### About this task
Read the lines of the data below and retrieve those with "else".

[Records excerpted from a collection]
Context: an optimization exercise on an open-source flow, tuned for small area, a short achievable clock period and few clock cycles per item. The choices shown serve that exercise and are no tape-out recipe. In this exercise RTL edits were held to simulation tests only and were not proved equivalent to the original.

==> flow/design.v, too long to show whole: its modules and the start of the top module <==
// module wire_model: 284 lines
// module wm_sq16: 324 lines
// module wm_benc16: 29 lines
// module wm_ssdiff: 982 lines
// module wm_bsmul33e: 847 lines
// module wm_bk32: 153 lines
// module wm_bk17: 80 lines
module wire_model (
    input  wire        clk,
    input  wire        rst,
    input  wire        cfg_we,
    input  wire [3:0]  cfg_ch,
    input  wire [15:0] cfg_k,
    input  wire [15:0] cfg_alpha,
    input  wire [15:0] cfg_tlim,
    input  wire        clr,
    input  wire [3:0]  clr_ch,
    input  wire        s_valid,
    output wire        s_ready,
    input  wire [3:0]  s_ch,
    input  wire [15:0] s_irms,
    input  wire [15:0] s_tref,
    output reg         r_valid,
    output reg  [3:0]  r_ch,
    output wire [31:0] r_dt,
    output reg  [16:0] r_temp,
    output reg         r_warn,
    output reg         r_latch,
    output reg         r_cool,
    output reg         r_trip
);
  // ...
==> flow/flow/run.sh <==
#!/bin/bash
# The standard layout (standard.sh: ORFS synthesis to finish), with two
# changes:
#  - ABC's area script (used with ABC_AREA=1) maps for area with "map -a"
#    after "dch -f"; everything else in the synthesis, and every register,
#    is as in the standard synthesis. The ORFS scripts are copied into
#    abcscripts/ with only abc_area.script replaced.
#  - the port buffers are plain sky130_fd_sc_hd__buf_2 cells instead of the
#    delay cell the resizer picks by default; every port still gets its own
#    buffer.
# make's full output goes to standard.log here; ORFS keeps each step's log
# under orfs/logs/.
set -euo pipefail
rm -rf abcscripts
cp -r "$FLOW_HOME/scripts" abcscripts
printf 'strash\ndch -f\nmap -a -B 0.9\ntopo\nstime -c\nbuffer -c\nupsize -c\ndnsize -c\n' > abcscripts/abc_area.script
export BUFFER_PORTS_ARGS="-buffer_cell sky130_fd_sc_hd__buf_2"
bash standard.sh SCRIPTS_DIR="$PWD/abcscripts" > standard.log 2>&1
==> flow/standard.sh <==
#!/bin/bash
# synth_recipe.tcl (not shown) runs the flow's synth.tcl, then flattens the netlist and writes it again
# the make line also repeats each setting of config.mk as NAME=value (left out here)
make -C /OpenROAD-flow-scripts/flow DESIGN_CONFIG=/design/flow/config.mk WORK_HOME=/design/flow/orfs CLKGATE_MAP_FILE= SYNTH_SCRIPT=/design/flow/synth_recipe.tcl "${@:-finish}"
==> flow/config.mk <==
export PLATFORM = sky130hd
export DESIGN_NAME = wire_model
export DESIGN_NICKNAME = wire_model
export VERILOG_FILES = /design/flow/design.v
export SDC_FILE = /design/flow/constraint.sdc
export NUM_CORES = 4
export LEC_CHECK = 0
export ABC_AREA = 1
export CAP_MARGIN = 20
export CORE_MARGIN = 2
export CORE_UTILIZATION = 65
export CTS_CLUSTER_DIAMETER = 80
export CTS_CLUSTER_SIZE = 26
export PLACE_DENSITY = 0.72
export SLEW_MARGIN = 20
==> flow/constraint.sdc <==
create_clock -name core_clock -period 33.0 [get_ports {clk}]
set_input_delay 6.6000 -clock core_clock [delete_from_list [all_inputs] [get_ports {clk}]]
set_output_delay 6.6000 -clock core_clock [all_outputs]
set_load 0.01 [all_outputs]
This is an optimization exercise on Yosys and OpenROAD, whose aim is small area and a short achievable clock period, not a production implementation. The RTL was checked by simulation tests, not by an equivalence proof against the original design. No activity file was given, so power comes from the tool's default toggle rates.

$ cat design/flow/design.v
module ca_channel (
    input  wire        clk,
    input  wire        rst,         
    input  wire        start,       
    input  wire        upd,         
    input  wire [5:0]  prn,         
    input  wire [5:0]  noise_prn,   
    input  wire [1:0]  dsel,        
    input  wire [7:0]  moff,        
    input  wire [31:0] fc,          
    input  wire [31:0] fk,          
    input  wire        s_valid,
    input  wire [7:0]  s_i,
    input  wire [7:0]  s_q,
    output reg         dump_valid,
    output wire [31:0] ve_i, ve_q,
    output wire [31:0] e_i,  e_q,
    output wire [31:0] p_i,  p_q,
    output wire [31:0] l_i,  l_q,
    output wire [31:0] vl_i, vl_q,
    output wire [31:0] n_i,  n_q,
    output wire [31:0] m_i,  m_q,
    output wire [63:0] carr_phase,
    output wire [31:0] code_frac
);
    localparam signed [31:0] FC_MIN = -32'sd225443840;    
    localparam signed [31:0] FC_MAX = -32'sd224395264;    
    localparam        [31:0] FK_MIN = 32'd26816795;       
    localparam        [31:0] FK_MAX = 32'd26817867;       
    function [31:0] clamp_fk(input [31:0] w);
        if (w < FK_MIN)      clamp_fk = FK_MIN;
        else if (w > FK_MAX) clamp_fk = FK_MAX;
        else                 clamp_fk = w;
    endfunction
    function [20:0] pack_fc(input [31:0] w);
        pack_fc = {$signed(w[31:20]) > $signed(12'hF29),
                   (w[31:20] == 12'hF29) ? w[19:0] : 20'd0};
    endfunction
    function [10:0] pack_fk(input [31:0] w);
        reg [31:0] c;
        begin
            c = clamp_fk(w);
            pack_fk = c[10:0];
        end
    endfunction
    function [4:0] win_init(input [5:0] p);
        case (p)
            6'd1: win_init = 5'b01100;
            6'd2: win_init = 5'b11100;
            6'd3: win_init = 5'b11100;
            6'd4: win_init = 5'b11101;
            6'd5: win_init = 5'b00101;
            6'd6: win_init = 5'b01110;
            6'd7: win_init = 5'b00100;
            6'd8: win_init = 5'b01101;
            6'd9: win_init = 5'b11110;
            6'd10: win_init = 5'b01100;
            6'd11: win_init = 5'b11100;
            6'd12: win_init = 5'b11100;
            6'd13: win_init = 5'b11100;
            6'd14: win_init = 5'b11100;
            6'd15: win_init = 5'b11101;
            6'd16: win_init = 5'b11111;
            6'd17: win_init = 5'b00100;
            6'd18: win_init = 5'b01100;
            6'd19: win_init = 5'b11100;
            6'd20: win_init = 5'b11100;
            6'd21: win_init = 5'b11100;
            6'd22: win_init = 5'b11101;
            6'd23: win_init = 5'b00100;
            6'd24: win_init = 5'b11100;
            6'd25: win_init = 5'b11100;
            6'd26: win_init = 5'b11100;
            6'd27: win_init = 5'b11101;
            6'd28: win_init = 5'b11110;
            6'd29: win_init = 5'b00100;
            6'd30: win_init = 5'b01100;
            6'd31: win_init = 5'b11100;
            6'd32: win_init = 5'b11101;
            6'd33: win_init = 5'b11110;
            6'd34: win_init = 5'b11110;
            6'd35: win_init = 5'b00100;
            6'd36: win_init = 5'b01100;
            6'd37: win_init = 5'b11110;
            default: win_init = 5'b00000;
        endcase
    endfunction
    function [10:1] g2_mask(input [5:0] p);
        case (p)
            6'd1: g2_mask = 10'b0000100010;
            6'd2: g2_mask = 10'b0001000100;
            6'd3: g2_mask = 10'b0010001000;
            6'd4: g2_mask = 10'b0100010000;
            6'd5: g2_mask = 10'b0100000001;
            6'd6: g2_mask = 10'b1000000010;
            6'd7: g2_mask = 10'b0010000001;
            6'd8: g2_mask = 10'b0100000010;
            6'd9: g2_mask = 10'b1000000100;
            6'd10: g2_mask = 10'b0000000110;
            6'd11: g2_mask = 10'b0000001100;
            6'd12: g2_mask = 10'b0000110000;
            6'd13: g2_mask = 10'b0001100000;
            6'd14: g2_mask = 10'b0011000000;
            6'd15: g2_mask = 10'b0110000000;
            6'd16: g2_mask = 10'b1100000000;
            6'd17: g2_mask = 10'b0000001001;
            6'd18: g2_mask = 10'b0000010010;
            6'd19: g2_mask = 10'b0000100100;
            6'd20: g2_mask = 10'b0001001000;
            6'd21: g2_mask = 10'b0010010000;
            6'd22: g2_mask = 10'b0100100000;
            6'd23: g2_mask = 10'b0000000101;
            6'd24: g2_mask = 10'b0000101000;
            6'd25: g2_mask = 10'b0001010000;
            6'd26: g2_mask = 10'b0010100000;
            6'd27: g2_mask = 10'b0101000000;
            6'd28: g2_mask = 10'b1010000000;
            6'd29: g2_mask = 10'b0000100001;
            6'd30: g2_mask = 10'b0001000010;
            6'd31: g2_mask = 10'b0010000100;
            6'd32: g2_mask = 10'b0100001000;
            6'd33: g2_mask = 10'b1000010000;
            6'd34: g2_mask = 10'b1000001000;
            6'd35: g2_mask = 10'b0001000001;
            6'd36: g2_mask = 10'b0010000010;
            6'd37: g2_mask = 10'b1000001000;
            default: g2_mask = 10'b0000000000;
        endcase
    endfunction
    localparam [10:1] G1_2 = 10'b1111111100;    
    localparam [10:1] G1_3 = 10'b1111111000, G2_3 = 10'b1111111001;
    reg        rst0, start0, upd0;
    reg [7:0]  si0, sq0;
    reg [20:0] fc0;
    reg [10:0] fk0;
    reg [1:0]  dsel0;
    reg [7:0]  moff0;
    reg [5:0]  prn0, nprn0;
    always @(posedge clk) begin
        rst0   <= rst;
        start0 <= start;
        upd0   <= upd;
        si0    <= s_i;
        sq0    <= s_q;
        fc0    <= pack_fc(fc);
        fk0    <= pack_fk(fk);
        dsel0  <= dsel;
        moff0  <= moff;
        prn0   <= prn;
        nprn0  <= noise_prn;
    end
    reg        running;
    reg [10:1] pmask, nmask;    
    reg [20:0] fc_r, fc_q;
    reg [10:0] fk_r, fk_q;
    reg [1:0]  dsel_r, dsel_q;
    reg [7:0]  moff_r, moff_q;
    reg [31:0] plo;             
    reg [31:0] phi;             
    reg [31:0] frac;            
    reg [10:1] g1, g2;          
    reg [4:0]  win;             
    reg [2:0]  nwin;            
    wire [31:0] fc_w = {10'b1111001010, fc_r[20], ~fc_r[20], fc_r[19:0]};
    wire [31:0] fk_w = {FK_MIN[31:11], fk_r};
    reg         take;
    always @(posedge clk)
        take <= s_valid && !start && !rst && (rst0 ? 1'b0 : start0 ? 1'b1 : running);
    wire [32:0] frac_sum = {1'b0, frac} + {1'b0, fk_w};
    wire        chip_adv = frac_sum[32];
    wire        at_last  = (g1 == G1_2);          
    wire        bnd      = take && chip_adv && at_last;
    wire [32:0] plo_sum  = {1'b0, plo} + {1'b0, fc_w};
    wire g1_fb = g1[3] ^ g1[10];
    wire g2_fb = g2[2] ^ g2[3] ^ g2[6] ^ g2[8] ^ g2[9] ^ g2[10];
    always @(posedge clk) begin
        if (rst0)
            running <= 1'b0;
        else if (start0)
            running <= 1'b1;
    end
    always @(posedge clk) begin
        if (start0 || upd0) begin
            fc_q   <= fc0;
            fk_q   <= fk0;
            dsel_q <= dsel0;
            moff_q <= moff0;
        end
        if (start0) begin
            fc_r   <= fc0;
            fk_r   <= fk0;
            dsel_r <= dsel0;
            moff_r <= moff0;
        end else if (bnd) begin
            fc_r   <= fc_q;
            fk_r   <= fk_q;
            dsel_r <= dsel_q;
            moff_r <= moff_q;
        end
    end
    always @(posedge clk) begin
        if (start0) begin
            plo    <= 32'd0;
            frac   <= 32'd0;
            g1     <= G1_3;
            g2     <= G2_3;
            win    <= win_init(prn0);
            nwin   <= win_init(nprn0) >> 2;
            pmask  <= g2_mask(prn0);
            nmask  <= g2_mask(nprn0);
        end else if (take) begin
            plo    <= plo_sum[31:0];
            frac   <= frac_sum[31:0];
            if (chip_adv) begin
                win  <= {g1[10] ^ (^(g2 & pmask)), win[4:1]};
                nwin <= {g1[10] ^ (^(g2 & nmask)), nwin[2:1]};
                g1   <= {g1[9:1], g1_fb};
                g2   <= {g2[9:1], g2_fb};
            end
        end
    end
    function [4:0] mul_ctl(input [2:0] m);
        begin
            mul_ctl[4:3] = m[2] ? (m[1] ? 2'd3 : 2'd2) : (m[1] ? (m[0] ? 2'd2 : 2'd1) : 2'd0);
            mul_ctl[2]   = m[0] ? (m[2] | m[1]) : (m[2] & m[1]);    
            mul_ctl[1]   = m[2] & m[1] & ~m[0];                    
            mul_ctl[0]   = m[1];                                   
        end
    endfunction
    function [11:0] rep_ctl(input [4:0] k);
        reg [2:0] t_c, t_s, mag_c, mag_s;
        reg       neg_c, neg_s;
        begin
            t_c = (k[2:0] == 3'd0) ? 3'd7 : -k[2:0];         
            t_s = (k[2:0] == 3'd7) ? 3'd7 : k[2:0] + 3'd1;   
            case (k[4:3])
                2'd0: begin mag_c = t_c; neg_c = 1'b0; mag_s = t_s; neg_s = 1'b0; end
                2'd1: begin mag_c = t_s; neg_c = 1'b1; mag_s = t_c; neg_s = 1'b0; end
                2'd2: begin mag_c = t_c; neg_c = 1'b1; mag_s = t_s; neg_s = 1'b1; end
                default: begin mag_c = t_s; neg_c = 1'b0; mag_s = t_c; neg_s = 1'b1; end
            endcase
            rep_ctl = {mul_ctl(mag_c), neg_c, mul_ctl(mag_s), neg_s};
        end
    endfunction
    reg        [11:0] rc;
    reg        [7:0]  si2, sq2;
    reg               tk2, bnd2;
    reg        [6:0]  tb2;
    always @(posedge clk) begin
        rc   <= rep_ctl(plo[31:27]);
        si2  <= si0;
        sq2  <= sq0;
        tk2  <= take;
        bnd2 <= bnd;
        tb2  <= tb;
    end
    wire [4:0] mc    = rc[11:7];
    wire       neg_c = rc[6];
    wire [4:0] ms    = rc[5:1];
    wire       neg_s = rc[0];
    function [12:0] term_a(input [7:0] x, input [4:0] c, input neg);
        reg signed [12:0] v;
        begin
            v = $signed(x) <<< c[4:3];
            term_a = v ^ {13{neg}};
        end
    endfunction
    function [12:0] term_b(input [7:0] x, input [4:0] c, input neg);
        reg signed [12:0] v;
        begin
            v = $signed(x) <<< c[1];
            term_b = c[2] ? (v ^ {13{c[0] ^ neg}}) : 13'd0;
        end
    endfunction
    function [2:0] term_ci(input [4:0] cx, input nx, input [4:0] cy, input ny);
        term_ci = {2'b00, nx} + {2'b00, cx[2] & (cx[0] ^ nx)} +
                  {2'b00, ny} + {2'b00, cy[2] & (cy[0] ^ ny)};
    endfunction
    function [25:0] csa5(input [12:0] a, input [12:0] b, input [12:0] c,
                         input [12:0] d, input [2:0] e);
        reg [12:0] s1, c1, s2, c2, s3, c3;
        begin
            s1 = a ^ b ^ c;
            c1 = ((a & b) | (a & c) | (b & c)) << 1;
            s2 = s1 ^ c1 ^ d;
            c2 = ((s1 & c1) | (s1 & d) | (c1 & d)) << 1;
            s3 = s2 ^ c2 ^ {10'd0, e};
            c3 = ((s2 & c2) | (s2 & {10'd0, e}) | (c2 & {10'd0, e})) << 1;
            csa5 = {s3, c3};
        end
    endfunction
    wire [25:0] cs_i = csa5(term_a(si2, mc, neg_c), term_b(si2, mc, neg_c),
                            term_a(sq2, ms, neg_s), term_b(sq2, ms, neg_s),
                            term_ci(mc, neg_c, ms, neg_s));
    wire [25:0] cs_q = csa5(term_a(sq2, mc, neg_c), term_b(sq2, mc, neg_c),
                            term_a(si2, ms, ~neg_s), term_b(si2, ms, ~neg_s),
                            term_ci(mc, neg_c, ms, ~neg_s));
    wire lt_h0 = frac < 32'h0CCCCCCD;
    wire lt_d0 = frac < 32'h1999999A;
    wire lt_d1 = frac < 32'h33333333;
    wire ge_h0 = frac >= 32'hF3333333;     
    wire ge_d0 = frac >= 32'hE6666666;
    wire ge_d1 = frac >= 32'hCCCCCCCD;
    reg ve_lo, e_lo, l_hi, vl_hi;          
    always @* begin
        case (dsel_r)
            2'd0: begin ve_lo = lt_d0; e_lo = lt_h0; l_hi = ge_h0; vl_hi = ge_d0; end
            2'd1: begin ve_lo = lt_d1; e_lo = lt_d0; l_hi = ge_d0; vl_hi = ge_d1; end
            2'd2: begin ve_lo = ~frac[31]; e_lo = ~|frac[31:30];
                        l_hi = &frac[31:30]; vl_hi = frac[31]; end
            default: begin ve_lo = 1'b1; e_lo = ~frac[31]; l_hi = frac[31]; vl_hi = 1'b1; end
        endcase
    end
    wire [8:0]  m_s   = {3'b000, frac[31:26]} + {moff_r[7], moff_r};
    wire [2:0]  m_ix  = m_s[8:6] + 3'd2;                         
    wire [6:0]  tb;     
    assign tb[0] = ve_lo ? win[1] : win[2];
    assign tb[1] = e_lo  ? win[1] : win[2];
    assign tb[2] = win[2];
    assign tb[3] = l_hi  ? win[3] : win[2];
    assign tb[4] = vl_hi ? win[3] : win[2];
    assign tb[5] = nwin[0];
    assign tb[6] = win[m_ix];
    reg st2, st3, st4, dec2, dec3, dec4;
    always @(posedge clk) begin
        st2  <= start0;
        st3  <= st2;
        st4  <= st3;
        dec2 <= take && !plo_sum[32];
        dec3 <= dec2;
        dec4 <= dec3;
        if (st4)
            phi <= 32'd0;
        else
            phi <= phi - {31'd0, dec4};
    end
    reg               tk3, bnd3;
    reg        [25:0] cs3_i, cs3_q;
    reg        [6:0]  tb3;
    reg        [31:0] plo_d, frac_d;   
    always @(posedge clk) begin
        tk3   <= tk2;
        bnd3  <= bnd2;
        cs3_i <= cs_i;
        cs3_q <= cs_q;
        tb3   <= tb2;
        if (bnd2) begin
            plo_d  <= plo;
            frac_d <= frac;
        end
    end
    wire [12:0] bb_i = cs3_i[25:13] + cs3_i[12:0];
    wire [12:0] bb_q = cs3_q[25:13] + cs3_q[12:0];
    reg               bnd4;
    reg signed [11:0] bi4, bq4;        
    reg        [6:0]  tb4;
    always @(posedge clk) begin
        bnd4 <= bnd3;
        bi4  <= tk3 ? bb_i[11:0] : 12'd0;
        bq4  <= tk3 ? bb_q[11:0] : 12'd0;
        tb4  <= tk3 ? tb3 : 7'd0;
    end
    reg clr5, cap5;
    always @(posedge clk) begin
        clr5 <= bnd4 || st4;
        cap5 <= bnd4;
    end
    function [12:0] lo_step(input [11:0] a, input [11:0] b, input t);
        lo_step = {1'b0, a} + {1'b0, b ^ {12{t}}} + {12'd0, t};
    endfunction
    function [16:0] hi_step(input [16:0] ah, input c, input s);
        reg up, dn;
        integer i;
        begin
            up = c & ~s;
            dn = s & ~c;
            hi_step[0] = ah[0] ^ (up | dn);
            for (i = 1; i < 17; i = i + 1)
                hi_step[i] = ah[i] ^ ((up & (&(ah | ~((17'd1 << i) - 17'd1)))) |
                                      (dn & ~(|(ah & ((17'd1 << i) - 17'd1)))));
        end
    endfunction
    reg [11:0] lo_i [0:6];
    reg [11:0] lo_q [0:6];
    reg [16:0] hi_i [0:6];
    reg [16:0] hi_q [0:6];
    reg        cy_i [0:6];             
    reg        cy_q [0:6];
    reg        sg_i [0:6];             
    reg        sg_q [0:6];
    reg [12:0] lsum_i [0:6];
    reg [12:0] lsum_q [0:6];
    reg [16:0] hnx_i [0:6];
    reg [16:0] hnx_q [0:6];
    reg [28:0] out_i [0:6];
    reg [28:0] out_q [0:6];
    reg [63:0] cp_r;
    reg [31:0] cf_r;
    integer k;
    always @* begin
        for (k = 0; k < 7; k = k + 1) begin
            lsum_i[k] = lo_step(clr5 ? 12'd0 : lo_i[k], bi4, tb4[k]);
            lsum_q[k] = lo_step(clr5 ? 12'd0 : lo_q[k], bq4, tb4[k]);
            hnx_i[k]  = hi_step(hi_i[k], cy_i[k], sg_i[k]);
            hnx_q[k]  = hi_step(hi_q[k], cy_q[k], sg_q[k]);
        end
    end
    always @(posedge clk) begin
        for (k = 0; k < 7; k = k + 1) begin
            lo_i[k] <= lsum_i[k][11:0];
            lo_q[k] <= lsum_q[k][11:0];
            cy_i[k] <= lsum_i[k][12];
            cy_q[k] <= lsum_q[k][12];
            sg_i[k] <= bi4[11] ^ tb4[k];
            sg_q[k] <= bq4[11] ^ tb4[k];
            hi_i[k] <= clr5 ? 17'd0 : hnx_i[k];
            hi_q[k] <= clr5 ? 17'd0 : hnx_q[k];
        end
    end
    always @(posedge clk) begin
        dump_valid <= cap5;
        if (cap5) begin
            for (k = 0; k < 7; k = k + 1) begin
                out_i[k] <= {hnx_i[k], lo_i[k]};
                out_q[k] <= {hnx_q[k], lo_q[k]};
            end
            cp_r <= {phi, plo_d};
            cf_r <= frac_d;
        end
    end
    assign ve_i = {{3{out_i[0][28]}}, out_i[0]};  assign ve_q = {{3{out_q[0][28]}}, out_q[0]};
    assign e_i  = {{3{out_i[1][28]}}, out_i[1]};  assign e_q  = {{3{out_q[1][28]}}, out_q[1]};
    assign p_i  = {{3{out_i[2][28]}}, out_i[2]};  assign p_q  = {{3{out_q[2][28]}}, out_q[2]};
    assign l_i  = {{3{out_i[3][28]}}, out_i[3]};  assign l_q  = {{3{out_q[3][28]}}, out_q[3]};
    assign vl_i = {{3{out_i[4][28]}}, out_i[4]};  assign vl_q = {{3{out_q[4][28]}}, out_q[4]};
    assign n_i  = {{3{out_i[5][28]}}, out_i[5]};  assign n_q  = {{3{out_q[5][28]}}, out_q[5]};
    assign m_i  = {{3{out_i[6][28]}}, out_i[6]};  assign m_q  = {{3{out_q[6][28]}}, out_q[6]};
    assign carr_phase = cp_r;
    assign code_frac  = cf_r;
endmodule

### Problem solution
#    after "dch -f"; everything else in the synthesis, and every register,
        else if (w > FK_MAX) clamp_fk = FK_MAX;
        else                 clamp_fk = w;
        else if (start0)
        end else if (bnd) begin
        end else if (take) begin
        else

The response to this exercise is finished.